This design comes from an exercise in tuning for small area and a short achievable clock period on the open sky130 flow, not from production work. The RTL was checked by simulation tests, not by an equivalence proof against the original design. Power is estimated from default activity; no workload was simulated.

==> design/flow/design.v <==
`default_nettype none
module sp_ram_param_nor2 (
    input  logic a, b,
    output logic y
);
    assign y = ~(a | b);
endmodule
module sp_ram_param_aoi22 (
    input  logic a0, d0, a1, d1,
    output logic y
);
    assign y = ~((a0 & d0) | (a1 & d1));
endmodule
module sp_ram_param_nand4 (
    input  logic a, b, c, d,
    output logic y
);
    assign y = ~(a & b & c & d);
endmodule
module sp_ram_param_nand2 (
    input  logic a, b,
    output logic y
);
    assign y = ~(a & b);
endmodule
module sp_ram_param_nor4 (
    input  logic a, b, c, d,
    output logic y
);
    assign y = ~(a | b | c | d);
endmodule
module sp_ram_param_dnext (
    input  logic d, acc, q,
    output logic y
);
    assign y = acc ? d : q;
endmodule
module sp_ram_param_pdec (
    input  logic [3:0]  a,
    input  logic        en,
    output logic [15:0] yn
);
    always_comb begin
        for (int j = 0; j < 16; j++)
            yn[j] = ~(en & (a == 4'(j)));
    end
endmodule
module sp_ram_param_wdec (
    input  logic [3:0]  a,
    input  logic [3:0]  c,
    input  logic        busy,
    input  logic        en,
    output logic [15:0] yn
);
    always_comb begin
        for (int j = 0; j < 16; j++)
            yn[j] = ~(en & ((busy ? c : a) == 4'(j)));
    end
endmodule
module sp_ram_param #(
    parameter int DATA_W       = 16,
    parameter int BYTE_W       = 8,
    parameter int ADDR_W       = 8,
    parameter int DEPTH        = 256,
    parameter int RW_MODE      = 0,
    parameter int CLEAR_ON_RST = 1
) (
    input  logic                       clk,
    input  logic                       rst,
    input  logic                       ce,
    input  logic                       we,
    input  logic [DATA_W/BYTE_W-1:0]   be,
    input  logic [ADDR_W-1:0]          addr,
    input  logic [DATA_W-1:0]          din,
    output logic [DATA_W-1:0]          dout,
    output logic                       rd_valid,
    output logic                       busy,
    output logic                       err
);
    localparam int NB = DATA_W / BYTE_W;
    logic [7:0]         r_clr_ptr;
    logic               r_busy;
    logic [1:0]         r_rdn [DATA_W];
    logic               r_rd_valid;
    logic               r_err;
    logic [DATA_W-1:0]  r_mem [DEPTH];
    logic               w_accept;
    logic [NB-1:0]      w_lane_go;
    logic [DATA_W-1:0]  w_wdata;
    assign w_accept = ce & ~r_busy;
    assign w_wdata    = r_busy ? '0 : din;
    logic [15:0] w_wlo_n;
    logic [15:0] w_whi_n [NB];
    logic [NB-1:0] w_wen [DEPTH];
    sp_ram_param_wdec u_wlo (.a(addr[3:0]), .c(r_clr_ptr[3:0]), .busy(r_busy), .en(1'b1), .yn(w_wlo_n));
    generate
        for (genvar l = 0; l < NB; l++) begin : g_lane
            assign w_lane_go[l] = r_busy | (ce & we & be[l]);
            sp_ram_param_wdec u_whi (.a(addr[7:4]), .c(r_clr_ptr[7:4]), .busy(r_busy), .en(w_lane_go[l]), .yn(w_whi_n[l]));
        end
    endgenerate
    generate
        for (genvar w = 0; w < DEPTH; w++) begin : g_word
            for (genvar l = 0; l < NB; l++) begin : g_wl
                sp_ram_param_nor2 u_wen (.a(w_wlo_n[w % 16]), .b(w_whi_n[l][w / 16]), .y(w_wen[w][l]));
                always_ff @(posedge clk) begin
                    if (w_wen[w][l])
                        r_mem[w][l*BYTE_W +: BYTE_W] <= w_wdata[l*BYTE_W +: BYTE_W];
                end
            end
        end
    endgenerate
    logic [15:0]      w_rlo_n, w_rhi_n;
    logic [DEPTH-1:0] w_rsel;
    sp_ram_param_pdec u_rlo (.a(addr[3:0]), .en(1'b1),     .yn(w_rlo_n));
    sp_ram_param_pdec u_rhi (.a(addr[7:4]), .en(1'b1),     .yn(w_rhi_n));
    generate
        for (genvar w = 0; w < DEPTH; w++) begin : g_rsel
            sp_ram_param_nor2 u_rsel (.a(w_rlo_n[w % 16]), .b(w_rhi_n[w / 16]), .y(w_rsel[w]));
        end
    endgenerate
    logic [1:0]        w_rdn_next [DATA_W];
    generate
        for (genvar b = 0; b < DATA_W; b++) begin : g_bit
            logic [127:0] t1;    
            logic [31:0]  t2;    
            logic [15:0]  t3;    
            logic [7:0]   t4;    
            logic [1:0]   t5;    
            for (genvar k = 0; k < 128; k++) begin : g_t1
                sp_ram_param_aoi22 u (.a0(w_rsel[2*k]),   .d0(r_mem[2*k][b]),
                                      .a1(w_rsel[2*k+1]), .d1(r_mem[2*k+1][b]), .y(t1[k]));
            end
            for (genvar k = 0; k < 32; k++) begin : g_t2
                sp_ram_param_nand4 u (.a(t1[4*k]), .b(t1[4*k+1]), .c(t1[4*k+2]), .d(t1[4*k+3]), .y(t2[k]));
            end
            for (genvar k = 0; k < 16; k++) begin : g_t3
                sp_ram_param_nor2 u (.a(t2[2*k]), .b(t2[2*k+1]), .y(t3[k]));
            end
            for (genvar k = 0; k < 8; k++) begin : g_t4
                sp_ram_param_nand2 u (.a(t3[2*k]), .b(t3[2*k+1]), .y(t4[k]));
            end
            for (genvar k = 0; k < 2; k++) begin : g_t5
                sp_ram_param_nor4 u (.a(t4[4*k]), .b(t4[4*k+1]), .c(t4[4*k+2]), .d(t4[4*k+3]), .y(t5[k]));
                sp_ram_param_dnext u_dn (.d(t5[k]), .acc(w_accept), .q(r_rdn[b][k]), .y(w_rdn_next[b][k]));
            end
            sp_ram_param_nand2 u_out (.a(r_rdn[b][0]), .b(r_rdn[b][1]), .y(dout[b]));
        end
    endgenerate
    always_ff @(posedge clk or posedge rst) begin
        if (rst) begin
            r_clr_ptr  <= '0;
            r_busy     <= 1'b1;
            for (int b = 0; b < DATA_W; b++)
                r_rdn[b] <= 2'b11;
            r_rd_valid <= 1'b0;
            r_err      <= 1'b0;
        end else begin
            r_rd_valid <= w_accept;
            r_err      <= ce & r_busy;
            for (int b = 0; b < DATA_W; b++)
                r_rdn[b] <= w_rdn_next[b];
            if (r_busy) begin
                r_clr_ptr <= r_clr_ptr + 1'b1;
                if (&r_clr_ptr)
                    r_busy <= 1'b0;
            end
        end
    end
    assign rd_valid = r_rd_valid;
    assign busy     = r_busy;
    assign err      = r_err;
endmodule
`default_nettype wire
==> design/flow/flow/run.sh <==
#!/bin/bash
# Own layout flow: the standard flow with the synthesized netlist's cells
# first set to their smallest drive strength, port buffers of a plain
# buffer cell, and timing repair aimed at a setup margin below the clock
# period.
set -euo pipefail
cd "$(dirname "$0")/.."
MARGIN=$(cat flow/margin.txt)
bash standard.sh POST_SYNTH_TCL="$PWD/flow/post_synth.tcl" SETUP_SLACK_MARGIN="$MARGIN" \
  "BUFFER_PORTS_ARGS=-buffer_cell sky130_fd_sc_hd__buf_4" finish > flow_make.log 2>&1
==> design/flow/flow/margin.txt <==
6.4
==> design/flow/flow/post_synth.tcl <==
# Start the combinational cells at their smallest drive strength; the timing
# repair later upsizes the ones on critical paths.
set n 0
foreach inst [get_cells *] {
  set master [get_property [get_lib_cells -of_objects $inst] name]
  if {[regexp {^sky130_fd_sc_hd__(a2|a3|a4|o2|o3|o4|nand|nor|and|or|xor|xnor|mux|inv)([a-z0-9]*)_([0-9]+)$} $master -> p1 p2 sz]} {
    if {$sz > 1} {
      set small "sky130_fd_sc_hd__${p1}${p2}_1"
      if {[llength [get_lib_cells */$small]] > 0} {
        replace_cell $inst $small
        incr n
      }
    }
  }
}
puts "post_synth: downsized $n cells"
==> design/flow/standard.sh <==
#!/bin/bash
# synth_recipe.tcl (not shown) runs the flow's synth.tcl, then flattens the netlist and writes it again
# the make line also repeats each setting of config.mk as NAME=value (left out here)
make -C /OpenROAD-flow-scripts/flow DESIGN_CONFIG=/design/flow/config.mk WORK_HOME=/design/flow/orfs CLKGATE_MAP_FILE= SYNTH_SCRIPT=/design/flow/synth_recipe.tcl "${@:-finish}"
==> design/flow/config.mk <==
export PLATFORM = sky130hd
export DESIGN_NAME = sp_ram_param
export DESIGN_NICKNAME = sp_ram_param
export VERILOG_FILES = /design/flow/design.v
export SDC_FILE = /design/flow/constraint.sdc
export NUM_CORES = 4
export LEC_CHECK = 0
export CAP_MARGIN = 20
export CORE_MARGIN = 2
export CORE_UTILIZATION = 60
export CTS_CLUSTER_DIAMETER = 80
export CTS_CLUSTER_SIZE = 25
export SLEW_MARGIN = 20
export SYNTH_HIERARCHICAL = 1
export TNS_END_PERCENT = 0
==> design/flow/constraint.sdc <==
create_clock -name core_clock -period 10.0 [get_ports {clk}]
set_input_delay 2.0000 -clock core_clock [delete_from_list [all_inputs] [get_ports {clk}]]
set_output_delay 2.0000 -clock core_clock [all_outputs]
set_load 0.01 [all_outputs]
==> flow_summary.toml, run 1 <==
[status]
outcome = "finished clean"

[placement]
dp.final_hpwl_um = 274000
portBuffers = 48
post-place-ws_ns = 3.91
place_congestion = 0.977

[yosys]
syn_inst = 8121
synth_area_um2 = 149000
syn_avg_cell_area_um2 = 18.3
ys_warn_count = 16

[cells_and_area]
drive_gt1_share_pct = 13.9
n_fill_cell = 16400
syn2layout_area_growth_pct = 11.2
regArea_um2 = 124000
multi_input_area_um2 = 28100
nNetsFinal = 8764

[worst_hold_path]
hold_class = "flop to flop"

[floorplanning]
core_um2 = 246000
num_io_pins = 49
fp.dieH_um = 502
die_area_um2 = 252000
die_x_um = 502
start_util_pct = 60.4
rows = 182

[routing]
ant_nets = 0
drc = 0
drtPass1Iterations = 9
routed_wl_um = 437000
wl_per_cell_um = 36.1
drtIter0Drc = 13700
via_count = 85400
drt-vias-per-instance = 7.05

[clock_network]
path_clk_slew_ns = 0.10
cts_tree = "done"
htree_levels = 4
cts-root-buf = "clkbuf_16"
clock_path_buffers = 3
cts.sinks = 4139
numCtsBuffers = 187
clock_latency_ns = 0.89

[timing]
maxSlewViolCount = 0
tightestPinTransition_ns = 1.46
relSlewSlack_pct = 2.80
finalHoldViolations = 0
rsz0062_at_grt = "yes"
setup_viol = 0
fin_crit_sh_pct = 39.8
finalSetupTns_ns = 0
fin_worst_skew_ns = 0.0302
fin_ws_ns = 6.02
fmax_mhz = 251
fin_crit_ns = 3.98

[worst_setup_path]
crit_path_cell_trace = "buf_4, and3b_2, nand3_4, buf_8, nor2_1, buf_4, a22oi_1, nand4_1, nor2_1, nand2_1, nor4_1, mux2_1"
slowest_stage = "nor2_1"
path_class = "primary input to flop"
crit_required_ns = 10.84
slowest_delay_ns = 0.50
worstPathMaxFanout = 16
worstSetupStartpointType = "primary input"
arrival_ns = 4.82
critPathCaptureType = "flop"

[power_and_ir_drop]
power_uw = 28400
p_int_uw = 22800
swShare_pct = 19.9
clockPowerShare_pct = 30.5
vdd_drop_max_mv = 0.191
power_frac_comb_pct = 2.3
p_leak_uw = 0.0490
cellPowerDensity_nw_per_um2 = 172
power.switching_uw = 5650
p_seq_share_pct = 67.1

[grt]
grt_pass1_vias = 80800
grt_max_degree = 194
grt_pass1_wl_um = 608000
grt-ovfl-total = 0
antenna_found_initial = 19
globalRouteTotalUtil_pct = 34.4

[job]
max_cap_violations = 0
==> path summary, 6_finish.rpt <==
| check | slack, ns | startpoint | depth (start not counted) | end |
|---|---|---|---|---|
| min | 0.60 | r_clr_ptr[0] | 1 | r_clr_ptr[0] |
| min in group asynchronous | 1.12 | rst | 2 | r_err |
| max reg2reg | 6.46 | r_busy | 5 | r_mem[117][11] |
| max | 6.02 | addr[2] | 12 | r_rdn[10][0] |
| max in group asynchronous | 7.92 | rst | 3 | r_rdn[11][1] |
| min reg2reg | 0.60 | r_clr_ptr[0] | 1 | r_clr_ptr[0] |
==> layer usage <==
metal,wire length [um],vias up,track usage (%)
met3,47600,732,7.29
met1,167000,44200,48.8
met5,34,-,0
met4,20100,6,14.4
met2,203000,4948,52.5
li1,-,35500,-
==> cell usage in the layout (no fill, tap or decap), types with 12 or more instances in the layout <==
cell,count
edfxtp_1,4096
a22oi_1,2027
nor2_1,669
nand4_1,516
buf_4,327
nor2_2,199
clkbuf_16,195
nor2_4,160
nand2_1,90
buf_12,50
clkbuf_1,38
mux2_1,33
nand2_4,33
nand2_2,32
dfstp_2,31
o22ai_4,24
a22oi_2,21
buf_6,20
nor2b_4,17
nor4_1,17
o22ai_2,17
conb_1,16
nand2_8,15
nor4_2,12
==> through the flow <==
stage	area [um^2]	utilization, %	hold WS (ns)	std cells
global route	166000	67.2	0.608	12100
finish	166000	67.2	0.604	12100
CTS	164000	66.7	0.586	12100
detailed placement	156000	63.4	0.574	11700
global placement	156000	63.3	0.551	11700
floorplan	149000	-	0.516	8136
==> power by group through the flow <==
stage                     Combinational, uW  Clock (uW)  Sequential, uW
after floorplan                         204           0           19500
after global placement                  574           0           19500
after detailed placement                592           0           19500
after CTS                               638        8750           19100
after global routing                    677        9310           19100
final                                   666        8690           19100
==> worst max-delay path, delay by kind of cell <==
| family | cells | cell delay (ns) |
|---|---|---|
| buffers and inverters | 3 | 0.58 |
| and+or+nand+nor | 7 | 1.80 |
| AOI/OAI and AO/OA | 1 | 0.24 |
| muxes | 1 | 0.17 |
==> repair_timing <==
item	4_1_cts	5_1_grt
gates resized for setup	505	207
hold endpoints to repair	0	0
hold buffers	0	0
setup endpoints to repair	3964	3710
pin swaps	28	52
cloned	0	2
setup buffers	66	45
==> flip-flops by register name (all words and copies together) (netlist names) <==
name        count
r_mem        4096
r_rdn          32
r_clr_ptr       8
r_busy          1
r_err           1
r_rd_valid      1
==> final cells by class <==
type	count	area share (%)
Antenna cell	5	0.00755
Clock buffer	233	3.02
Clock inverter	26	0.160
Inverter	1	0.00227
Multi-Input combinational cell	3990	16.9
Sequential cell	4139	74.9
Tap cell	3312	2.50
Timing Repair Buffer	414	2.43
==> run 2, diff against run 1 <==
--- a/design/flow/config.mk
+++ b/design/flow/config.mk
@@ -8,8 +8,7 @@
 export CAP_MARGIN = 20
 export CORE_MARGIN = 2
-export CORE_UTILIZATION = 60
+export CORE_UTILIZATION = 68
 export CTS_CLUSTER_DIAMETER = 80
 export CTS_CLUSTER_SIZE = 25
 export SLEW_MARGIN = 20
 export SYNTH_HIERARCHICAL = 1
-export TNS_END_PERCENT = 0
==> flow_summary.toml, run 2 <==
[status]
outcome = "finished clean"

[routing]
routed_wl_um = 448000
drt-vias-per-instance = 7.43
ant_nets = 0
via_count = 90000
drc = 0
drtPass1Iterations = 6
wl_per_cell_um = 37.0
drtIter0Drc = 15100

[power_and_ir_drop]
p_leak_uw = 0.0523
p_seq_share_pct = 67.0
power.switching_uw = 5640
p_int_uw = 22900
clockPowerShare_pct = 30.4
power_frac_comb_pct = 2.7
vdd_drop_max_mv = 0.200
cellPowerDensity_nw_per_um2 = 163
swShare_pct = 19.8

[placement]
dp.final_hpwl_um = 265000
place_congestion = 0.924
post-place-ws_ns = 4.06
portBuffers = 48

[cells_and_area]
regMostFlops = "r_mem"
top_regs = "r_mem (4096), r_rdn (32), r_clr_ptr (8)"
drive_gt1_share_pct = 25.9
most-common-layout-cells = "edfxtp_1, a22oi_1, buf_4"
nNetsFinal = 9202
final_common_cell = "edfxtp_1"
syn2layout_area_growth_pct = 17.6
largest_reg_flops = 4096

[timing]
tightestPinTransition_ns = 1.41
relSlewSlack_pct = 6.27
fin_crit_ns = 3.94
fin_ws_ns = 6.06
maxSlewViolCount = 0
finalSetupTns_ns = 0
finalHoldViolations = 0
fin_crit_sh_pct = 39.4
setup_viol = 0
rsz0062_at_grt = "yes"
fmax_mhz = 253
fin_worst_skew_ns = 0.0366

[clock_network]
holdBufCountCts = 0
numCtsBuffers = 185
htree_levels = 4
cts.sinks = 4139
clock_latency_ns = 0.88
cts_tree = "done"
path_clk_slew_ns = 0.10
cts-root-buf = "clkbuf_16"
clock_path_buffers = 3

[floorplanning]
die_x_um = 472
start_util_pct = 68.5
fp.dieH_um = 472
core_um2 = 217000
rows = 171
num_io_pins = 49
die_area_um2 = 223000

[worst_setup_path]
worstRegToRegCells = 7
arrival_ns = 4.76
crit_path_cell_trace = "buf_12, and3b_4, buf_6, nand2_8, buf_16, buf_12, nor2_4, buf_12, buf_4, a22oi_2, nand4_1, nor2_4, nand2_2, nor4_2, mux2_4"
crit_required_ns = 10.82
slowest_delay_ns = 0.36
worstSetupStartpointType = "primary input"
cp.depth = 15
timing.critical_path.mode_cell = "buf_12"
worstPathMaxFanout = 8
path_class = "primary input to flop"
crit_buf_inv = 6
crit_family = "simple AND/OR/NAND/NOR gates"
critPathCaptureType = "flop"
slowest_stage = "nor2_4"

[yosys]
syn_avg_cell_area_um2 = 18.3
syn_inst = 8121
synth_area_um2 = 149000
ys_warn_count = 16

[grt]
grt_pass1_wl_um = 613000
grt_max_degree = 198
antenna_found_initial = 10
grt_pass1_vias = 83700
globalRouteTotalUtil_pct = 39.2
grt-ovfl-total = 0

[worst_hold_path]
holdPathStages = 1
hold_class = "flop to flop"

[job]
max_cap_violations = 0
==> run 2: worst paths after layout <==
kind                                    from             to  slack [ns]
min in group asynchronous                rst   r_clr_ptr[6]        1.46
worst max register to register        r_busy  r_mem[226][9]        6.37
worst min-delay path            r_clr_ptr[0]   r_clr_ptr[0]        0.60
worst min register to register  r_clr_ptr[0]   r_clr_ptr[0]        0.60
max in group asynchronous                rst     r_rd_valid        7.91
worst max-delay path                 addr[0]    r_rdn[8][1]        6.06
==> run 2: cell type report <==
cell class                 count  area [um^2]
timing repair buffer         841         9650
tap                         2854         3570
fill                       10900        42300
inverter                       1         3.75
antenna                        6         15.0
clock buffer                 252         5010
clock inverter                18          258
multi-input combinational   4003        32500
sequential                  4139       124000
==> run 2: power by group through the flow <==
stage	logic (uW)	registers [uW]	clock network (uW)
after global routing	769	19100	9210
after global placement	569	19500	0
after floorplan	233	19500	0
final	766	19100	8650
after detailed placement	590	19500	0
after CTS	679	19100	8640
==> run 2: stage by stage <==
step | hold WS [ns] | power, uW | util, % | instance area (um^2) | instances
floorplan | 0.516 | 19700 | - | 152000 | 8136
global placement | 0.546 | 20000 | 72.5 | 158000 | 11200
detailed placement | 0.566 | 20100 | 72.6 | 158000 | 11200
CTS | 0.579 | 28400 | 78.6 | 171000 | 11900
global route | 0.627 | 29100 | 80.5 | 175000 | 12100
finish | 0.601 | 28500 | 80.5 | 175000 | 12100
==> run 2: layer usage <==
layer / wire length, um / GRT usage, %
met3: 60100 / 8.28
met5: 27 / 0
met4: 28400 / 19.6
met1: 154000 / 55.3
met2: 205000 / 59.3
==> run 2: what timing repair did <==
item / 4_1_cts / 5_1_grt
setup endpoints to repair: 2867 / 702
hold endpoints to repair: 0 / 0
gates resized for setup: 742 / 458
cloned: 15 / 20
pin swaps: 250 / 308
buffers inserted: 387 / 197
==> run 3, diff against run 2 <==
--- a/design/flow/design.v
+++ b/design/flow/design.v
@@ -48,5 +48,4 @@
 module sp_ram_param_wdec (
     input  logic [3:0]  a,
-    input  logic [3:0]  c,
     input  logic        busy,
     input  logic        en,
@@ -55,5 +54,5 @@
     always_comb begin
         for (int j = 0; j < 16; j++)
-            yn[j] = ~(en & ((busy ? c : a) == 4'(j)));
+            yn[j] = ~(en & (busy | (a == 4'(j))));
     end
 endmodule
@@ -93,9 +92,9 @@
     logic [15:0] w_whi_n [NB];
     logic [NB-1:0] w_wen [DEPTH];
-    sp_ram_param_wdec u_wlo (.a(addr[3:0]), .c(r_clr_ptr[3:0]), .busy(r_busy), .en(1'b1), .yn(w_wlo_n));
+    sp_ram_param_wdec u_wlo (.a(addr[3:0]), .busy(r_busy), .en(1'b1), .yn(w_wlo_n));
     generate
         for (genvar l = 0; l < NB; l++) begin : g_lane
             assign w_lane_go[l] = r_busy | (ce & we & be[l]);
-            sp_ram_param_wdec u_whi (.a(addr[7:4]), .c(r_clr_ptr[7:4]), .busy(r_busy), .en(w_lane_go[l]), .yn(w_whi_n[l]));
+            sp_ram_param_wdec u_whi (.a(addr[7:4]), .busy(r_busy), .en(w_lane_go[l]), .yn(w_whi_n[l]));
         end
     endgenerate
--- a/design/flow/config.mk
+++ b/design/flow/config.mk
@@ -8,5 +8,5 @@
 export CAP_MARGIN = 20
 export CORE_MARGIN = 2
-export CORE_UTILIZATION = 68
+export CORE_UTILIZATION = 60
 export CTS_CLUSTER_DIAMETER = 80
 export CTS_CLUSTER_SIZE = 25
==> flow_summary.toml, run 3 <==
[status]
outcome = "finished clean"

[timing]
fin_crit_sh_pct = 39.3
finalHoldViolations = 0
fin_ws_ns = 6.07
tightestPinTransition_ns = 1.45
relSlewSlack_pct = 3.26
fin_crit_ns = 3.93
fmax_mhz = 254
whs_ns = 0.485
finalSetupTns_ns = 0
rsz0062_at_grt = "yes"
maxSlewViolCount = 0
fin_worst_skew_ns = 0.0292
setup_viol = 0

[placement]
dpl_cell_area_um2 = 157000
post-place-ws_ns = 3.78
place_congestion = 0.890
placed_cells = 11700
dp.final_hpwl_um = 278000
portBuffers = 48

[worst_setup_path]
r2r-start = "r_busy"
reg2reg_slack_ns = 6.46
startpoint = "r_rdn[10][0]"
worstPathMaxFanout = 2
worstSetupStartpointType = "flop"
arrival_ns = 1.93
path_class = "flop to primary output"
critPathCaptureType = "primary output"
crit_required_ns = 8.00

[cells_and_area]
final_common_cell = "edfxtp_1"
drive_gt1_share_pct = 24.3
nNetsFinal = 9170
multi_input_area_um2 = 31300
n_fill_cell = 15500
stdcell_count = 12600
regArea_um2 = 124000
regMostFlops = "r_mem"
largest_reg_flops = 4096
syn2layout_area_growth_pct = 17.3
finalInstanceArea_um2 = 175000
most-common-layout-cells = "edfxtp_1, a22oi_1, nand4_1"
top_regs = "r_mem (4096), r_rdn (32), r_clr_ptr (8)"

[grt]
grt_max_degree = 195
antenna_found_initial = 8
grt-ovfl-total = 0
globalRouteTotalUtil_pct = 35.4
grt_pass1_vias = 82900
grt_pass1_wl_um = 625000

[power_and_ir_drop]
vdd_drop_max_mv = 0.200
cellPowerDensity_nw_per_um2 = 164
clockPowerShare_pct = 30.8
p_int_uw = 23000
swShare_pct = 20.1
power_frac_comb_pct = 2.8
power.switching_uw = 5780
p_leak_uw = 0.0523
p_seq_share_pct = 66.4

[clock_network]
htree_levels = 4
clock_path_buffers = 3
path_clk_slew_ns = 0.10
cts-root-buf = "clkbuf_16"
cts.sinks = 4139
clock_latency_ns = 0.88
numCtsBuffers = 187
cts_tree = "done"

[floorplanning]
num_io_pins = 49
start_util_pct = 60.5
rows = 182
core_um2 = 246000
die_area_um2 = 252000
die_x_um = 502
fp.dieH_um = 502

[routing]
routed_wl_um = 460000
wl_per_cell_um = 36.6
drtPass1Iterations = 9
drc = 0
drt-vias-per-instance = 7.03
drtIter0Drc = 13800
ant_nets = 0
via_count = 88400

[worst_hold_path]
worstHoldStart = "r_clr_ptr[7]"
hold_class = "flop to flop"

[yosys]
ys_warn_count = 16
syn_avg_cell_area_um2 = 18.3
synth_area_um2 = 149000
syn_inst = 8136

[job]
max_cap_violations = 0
□ □ □ □ □ □ □
Take every line from the data above that holds "strength" and copy it out.

# first set to their smallest drive strength, port buffers of a plain
# Start the combinational cells at their smallest drive strength; the timing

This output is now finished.